Twenty years ago, life satisfaction surveys of those 18 and older showed the highest readings among America’s younger and older adults, with those in between struggling with jobs, families, and other cares of middle life. Now, a Harvard-led study examining a dozen measures of well-being show younger adults tallying the lowest scores of any age group. Tyler VanderWeele, director of the Human Flourishing Program at Harvard’s Institute for Quantitative Social Science and senior author of the study, said the results reflect not just a longer-standing mental health crisis among younger Americans that predates and was worsened by the pandemic, but a broader crisis in which they perceive not just their mental but also their physical health, social connectedness, and other measures of flourishing as worse than other age groups. VanderWeele, the John L. Loeb and Frances Lehman Loeb Professor of Epidemiology at the Harvard T.H. Chan School of Public Health, said that should grab policymakers’ attention.
Q&A
Tyler VanderWeele
GAZETTE: Clearly, they’re related, but how is well-being different from mental health?
VANDERWEELE: Obviously, mental health is important. It is important to address issues of anxiety, depression, trauma, suicidality for youth and for adults. Having said that, I think we’ve neglected broader questions of well-being or flourishing that I understand in very holistic terms as living in a state in which all aspects of one’s life are good. That takes into account mental health, physical health, and — more broadly — happiness, having a sense of meaning and purpose, trying to be a good person, one’s social relationships, and the financial, material conditions that sustain these things that people care about.

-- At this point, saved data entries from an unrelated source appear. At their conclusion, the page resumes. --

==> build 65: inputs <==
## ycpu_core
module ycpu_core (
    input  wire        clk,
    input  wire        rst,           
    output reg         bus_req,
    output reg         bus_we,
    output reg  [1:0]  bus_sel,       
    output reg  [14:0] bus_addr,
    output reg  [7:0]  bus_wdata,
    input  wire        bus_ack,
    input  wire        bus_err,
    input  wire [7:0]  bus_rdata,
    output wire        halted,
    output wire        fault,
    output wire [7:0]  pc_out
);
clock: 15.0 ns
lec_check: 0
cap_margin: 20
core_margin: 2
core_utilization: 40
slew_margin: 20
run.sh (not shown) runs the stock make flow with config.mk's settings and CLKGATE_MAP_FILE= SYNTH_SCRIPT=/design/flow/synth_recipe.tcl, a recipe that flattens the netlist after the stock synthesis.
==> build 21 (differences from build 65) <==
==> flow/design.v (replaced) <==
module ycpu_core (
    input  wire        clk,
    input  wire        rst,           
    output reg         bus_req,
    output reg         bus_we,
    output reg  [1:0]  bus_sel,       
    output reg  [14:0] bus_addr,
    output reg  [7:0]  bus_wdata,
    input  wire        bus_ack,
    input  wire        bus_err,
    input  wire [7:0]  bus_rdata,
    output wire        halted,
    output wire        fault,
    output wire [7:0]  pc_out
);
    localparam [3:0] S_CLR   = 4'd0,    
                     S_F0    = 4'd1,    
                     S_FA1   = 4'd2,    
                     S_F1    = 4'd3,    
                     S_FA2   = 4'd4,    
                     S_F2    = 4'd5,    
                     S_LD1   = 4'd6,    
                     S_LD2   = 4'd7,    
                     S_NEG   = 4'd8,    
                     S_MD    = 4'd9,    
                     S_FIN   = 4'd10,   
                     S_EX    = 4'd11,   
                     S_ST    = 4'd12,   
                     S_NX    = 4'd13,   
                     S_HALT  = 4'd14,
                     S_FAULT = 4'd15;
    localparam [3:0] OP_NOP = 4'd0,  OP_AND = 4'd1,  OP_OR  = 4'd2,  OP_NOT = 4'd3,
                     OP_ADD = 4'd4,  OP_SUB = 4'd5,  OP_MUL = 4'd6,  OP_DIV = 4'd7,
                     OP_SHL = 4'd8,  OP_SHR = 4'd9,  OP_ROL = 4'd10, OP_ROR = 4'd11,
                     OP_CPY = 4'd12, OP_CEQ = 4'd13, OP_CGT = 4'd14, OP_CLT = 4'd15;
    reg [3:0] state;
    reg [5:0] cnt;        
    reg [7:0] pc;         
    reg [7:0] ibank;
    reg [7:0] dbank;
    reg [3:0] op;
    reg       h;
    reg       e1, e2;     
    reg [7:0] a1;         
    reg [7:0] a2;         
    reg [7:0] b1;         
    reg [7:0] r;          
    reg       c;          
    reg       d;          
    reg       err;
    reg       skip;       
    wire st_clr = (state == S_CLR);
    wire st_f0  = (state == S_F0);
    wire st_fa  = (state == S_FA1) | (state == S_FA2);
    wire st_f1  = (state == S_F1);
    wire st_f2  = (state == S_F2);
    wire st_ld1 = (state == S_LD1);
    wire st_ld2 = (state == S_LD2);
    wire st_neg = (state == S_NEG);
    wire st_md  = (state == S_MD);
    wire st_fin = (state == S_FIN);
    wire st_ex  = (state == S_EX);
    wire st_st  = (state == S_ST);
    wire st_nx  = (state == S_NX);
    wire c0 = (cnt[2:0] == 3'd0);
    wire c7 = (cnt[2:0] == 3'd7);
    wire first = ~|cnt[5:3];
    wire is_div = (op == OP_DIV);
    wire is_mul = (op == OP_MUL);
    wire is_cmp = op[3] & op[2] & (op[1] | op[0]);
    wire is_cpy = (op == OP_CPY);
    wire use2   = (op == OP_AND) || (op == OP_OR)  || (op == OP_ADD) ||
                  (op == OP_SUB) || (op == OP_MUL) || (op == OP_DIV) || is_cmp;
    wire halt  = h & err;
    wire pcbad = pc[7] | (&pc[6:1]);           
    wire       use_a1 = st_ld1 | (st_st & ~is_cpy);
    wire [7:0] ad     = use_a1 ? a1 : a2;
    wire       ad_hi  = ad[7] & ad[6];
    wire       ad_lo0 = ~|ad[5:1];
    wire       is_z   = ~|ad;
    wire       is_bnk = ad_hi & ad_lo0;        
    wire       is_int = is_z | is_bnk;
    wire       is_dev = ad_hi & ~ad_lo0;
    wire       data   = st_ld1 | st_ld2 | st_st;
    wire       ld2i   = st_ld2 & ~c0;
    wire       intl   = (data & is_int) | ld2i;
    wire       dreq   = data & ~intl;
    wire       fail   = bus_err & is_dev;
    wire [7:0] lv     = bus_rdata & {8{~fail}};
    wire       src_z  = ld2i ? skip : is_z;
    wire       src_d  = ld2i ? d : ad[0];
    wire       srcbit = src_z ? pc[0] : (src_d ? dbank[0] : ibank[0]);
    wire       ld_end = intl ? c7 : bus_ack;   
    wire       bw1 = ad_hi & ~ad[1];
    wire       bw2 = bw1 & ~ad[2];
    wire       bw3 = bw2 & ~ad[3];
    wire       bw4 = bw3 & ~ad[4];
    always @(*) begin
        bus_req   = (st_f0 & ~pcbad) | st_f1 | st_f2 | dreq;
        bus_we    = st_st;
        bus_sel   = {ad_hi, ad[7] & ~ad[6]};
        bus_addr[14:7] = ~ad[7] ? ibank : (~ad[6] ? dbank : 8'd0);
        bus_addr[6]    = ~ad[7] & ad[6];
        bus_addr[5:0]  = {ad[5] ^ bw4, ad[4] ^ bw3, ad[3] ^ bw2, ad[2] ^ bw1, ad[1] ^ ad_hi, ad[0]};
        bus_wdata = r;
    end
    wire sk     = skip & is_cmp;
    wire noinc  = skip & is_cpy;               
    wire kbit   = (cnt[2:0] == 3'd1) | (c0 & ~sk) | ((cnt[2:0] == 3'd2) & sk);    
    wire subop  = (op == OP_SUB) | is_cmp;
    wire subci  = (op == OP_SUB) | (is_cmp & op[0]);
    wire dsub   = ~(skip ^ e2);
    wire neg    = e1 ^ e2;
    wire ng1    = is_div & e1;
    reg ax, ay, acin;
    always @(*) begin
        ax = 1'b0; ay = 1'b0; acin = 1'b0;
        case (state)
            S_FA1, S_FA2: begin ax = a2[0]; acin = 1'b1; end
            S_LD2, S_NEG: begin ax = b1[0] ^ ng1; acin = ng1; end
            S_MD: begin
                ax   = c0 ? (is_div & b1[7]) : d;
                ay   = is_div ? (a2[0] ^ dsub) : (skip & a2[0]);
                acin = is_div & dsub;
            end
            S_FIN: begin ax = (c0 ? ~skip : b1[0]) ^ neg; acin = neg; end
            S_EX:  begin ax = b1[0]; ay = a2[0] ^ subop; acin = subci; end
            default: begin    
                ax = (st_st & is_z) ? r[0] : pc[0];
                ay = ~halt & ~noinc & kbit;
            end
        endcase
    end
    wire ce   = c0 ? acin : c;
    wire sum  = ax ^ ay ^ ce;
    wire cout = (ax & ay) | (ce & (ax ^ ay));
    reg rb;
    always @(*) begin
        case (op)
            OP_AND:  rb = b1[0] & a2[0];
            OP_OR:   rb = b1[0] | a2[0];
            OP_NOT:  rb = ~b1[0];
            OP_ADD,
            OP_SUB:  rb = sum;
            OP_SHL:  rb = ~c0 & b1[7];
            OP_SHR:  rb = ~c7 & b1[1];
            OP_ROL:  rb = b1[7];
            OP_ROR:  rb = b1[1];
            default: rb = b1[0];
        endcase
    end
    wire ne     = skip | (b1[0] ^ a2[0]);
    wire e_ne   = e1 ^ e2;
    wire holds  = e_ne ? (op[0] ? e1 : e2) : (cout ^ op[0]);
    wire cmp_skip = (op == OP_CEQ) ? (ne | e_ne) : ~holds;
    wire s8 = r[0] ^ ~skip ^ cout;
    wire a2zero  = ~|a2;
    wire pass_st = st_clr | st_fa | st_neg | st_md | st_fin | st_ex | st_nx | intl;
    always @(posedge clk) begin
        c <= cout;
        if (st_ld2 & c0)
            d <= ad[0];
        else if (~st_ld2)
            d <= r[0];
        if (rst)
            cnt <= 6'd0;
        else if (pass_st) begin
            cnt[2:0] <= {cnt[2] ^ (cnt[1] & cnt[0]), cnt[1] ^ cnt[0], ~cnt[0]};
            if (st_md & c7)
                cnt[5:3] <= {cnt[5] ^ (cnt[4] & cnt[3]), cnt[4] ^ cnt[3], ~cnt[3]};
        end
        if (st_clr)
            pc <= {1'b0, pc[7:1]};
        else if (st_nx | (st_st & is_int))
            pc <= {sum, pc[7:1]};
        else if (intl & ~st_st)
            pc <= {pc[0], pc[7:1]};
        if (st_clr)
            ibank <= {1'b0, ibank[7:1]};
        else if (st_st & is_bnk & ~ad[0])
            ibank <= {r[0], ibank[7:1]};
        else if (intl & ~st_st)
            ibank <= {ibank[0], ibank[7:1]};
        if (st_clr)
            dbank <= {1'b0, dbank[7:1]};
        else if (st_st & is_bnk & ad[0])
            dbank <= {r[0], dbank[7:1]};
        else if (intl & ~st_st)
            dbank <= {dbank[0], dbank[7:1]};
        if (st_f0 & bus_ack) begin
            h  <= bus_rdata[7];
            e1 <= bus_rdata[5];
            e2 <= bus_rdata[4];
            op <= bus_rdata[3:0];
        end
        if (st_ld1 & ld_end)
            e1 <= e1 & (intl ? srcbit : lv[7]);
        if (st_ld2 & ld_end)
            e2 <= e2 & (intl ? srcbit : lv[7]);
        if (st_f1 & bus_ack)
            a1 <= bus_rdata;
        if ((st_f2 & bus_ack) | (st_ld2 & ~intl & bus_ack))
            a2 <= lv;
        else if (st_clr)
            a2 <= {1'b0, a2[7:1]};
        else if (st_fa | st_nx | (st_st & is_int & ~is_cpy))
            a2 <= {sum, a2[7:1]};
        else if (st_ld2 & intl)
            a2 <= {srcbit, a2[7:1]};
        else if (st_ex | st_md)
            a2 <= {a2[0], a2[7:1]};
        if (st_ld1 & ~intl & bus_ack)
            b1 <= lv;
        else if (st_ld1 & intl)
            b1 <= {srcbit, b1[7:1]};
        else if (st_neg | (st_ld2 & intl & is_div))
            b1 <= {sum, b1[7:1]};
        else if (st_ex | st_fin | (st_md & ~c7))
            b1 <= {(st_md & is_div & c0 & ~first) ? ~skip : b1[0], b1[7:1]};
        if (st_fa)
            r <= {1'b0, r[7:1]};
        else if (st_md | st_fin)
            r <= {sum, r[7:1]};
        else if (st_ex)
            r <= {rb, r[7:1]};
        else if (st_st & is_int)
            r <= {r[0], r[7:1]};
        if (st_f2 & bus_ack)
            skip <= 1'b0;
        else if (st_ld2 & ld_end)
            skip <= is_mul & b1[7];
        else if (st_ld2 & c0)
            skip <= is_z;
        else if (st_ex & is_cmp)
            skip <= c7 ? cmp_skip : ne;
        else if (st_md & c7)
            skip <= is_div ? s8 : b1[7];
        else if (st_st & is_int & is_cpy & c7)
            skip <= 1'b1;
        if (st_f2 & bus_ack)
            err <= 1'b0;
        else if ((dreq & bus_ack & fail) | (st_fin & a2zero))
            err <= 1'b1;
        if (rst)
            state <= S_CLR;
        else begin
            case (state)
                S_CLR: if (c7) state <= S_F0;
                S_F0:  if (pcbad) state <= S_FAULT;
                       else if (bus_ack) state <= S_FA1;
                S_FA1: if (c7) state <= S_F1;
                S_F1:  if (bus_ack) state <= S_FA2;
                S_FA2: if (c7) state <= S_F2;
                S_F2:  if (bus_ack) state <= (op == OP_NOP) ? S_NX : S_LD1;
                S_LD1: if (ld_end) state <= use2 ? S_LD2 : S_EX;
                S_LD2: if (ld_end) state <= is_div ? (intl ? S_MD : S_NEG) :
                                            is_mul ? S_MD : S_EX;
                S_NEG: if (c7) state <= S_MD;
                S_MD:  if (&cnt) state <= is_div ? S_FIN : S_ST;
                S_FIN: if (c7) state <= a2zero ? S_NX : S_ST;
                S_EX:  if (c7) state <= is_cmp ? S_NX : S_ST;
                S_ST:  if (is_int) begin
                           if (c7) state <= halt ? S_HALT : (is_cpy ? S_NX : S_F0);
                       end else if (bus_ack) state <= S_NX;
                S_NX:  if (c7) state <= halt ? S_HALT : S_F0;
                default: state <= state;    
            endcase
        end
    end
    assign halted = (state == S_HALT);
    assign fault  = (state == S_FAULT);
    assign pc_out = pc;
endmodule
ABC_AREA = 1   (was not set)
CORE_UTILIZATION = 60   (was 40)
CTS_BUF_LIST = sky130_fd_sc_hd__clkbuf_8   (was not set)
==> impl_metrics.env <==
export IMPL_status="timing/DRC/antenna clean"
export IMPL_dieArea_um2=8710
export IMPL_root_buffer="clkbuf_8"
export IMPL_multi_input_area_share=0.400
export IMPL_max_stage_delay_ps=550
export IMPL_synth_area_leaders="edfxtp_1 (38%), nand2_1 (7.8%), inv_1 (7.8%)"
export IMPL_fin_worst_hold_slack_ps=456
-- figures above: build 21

GAZETTE: The report compares results of a survey earlier this year against a similar study in 2000. What did that survey show about our state of well-being 22 years ago?
VANDERWEELE: A number of studies had found those who were younger and those who were older — if you just looked at happiness and life satisfaction — tended to be doing better than those in the middle. The speculation was that those in midlife were struggling more, dealing with young children, maybe also aging parents. Maybe they were at a point in their careers where they were trying to get ahead, possibly even having a midlife crisis. For those who were younger, the statistics from past decades suggested they were happier, maybe with a sense of greater opportunity, fewer responsibilities, more opportunities for social connection.
What was perhaps surprising in earlier surveys was that those who were older were also doing better than those in middle age. Though health problems often emerge with age, people were still happier. Maybe they felt that the struggles of life were resolved, or they had more time to connect socially. There’s also some evidence of greater emotional regulation as one ages, greater gratitude for what has taken place. These are averages, obviously, that disguise a lot of variability, but this curve was fairly consistently observed across countries.
GAZETTE: What did you find in your most recent survey?
VANDERWEELE: We were beginning to see this in January 2020, right before the pandemic. But January 2022 was the first time it was just absolutely clear: across every dimension of well-being that we looked at — happiness, health, meaning, character, relationships, financial stability — each one was strictly increasing with age. Those who are 18 to 25 felt they were worse off across all these dimensions. It was pretty striking, pretty disturbing.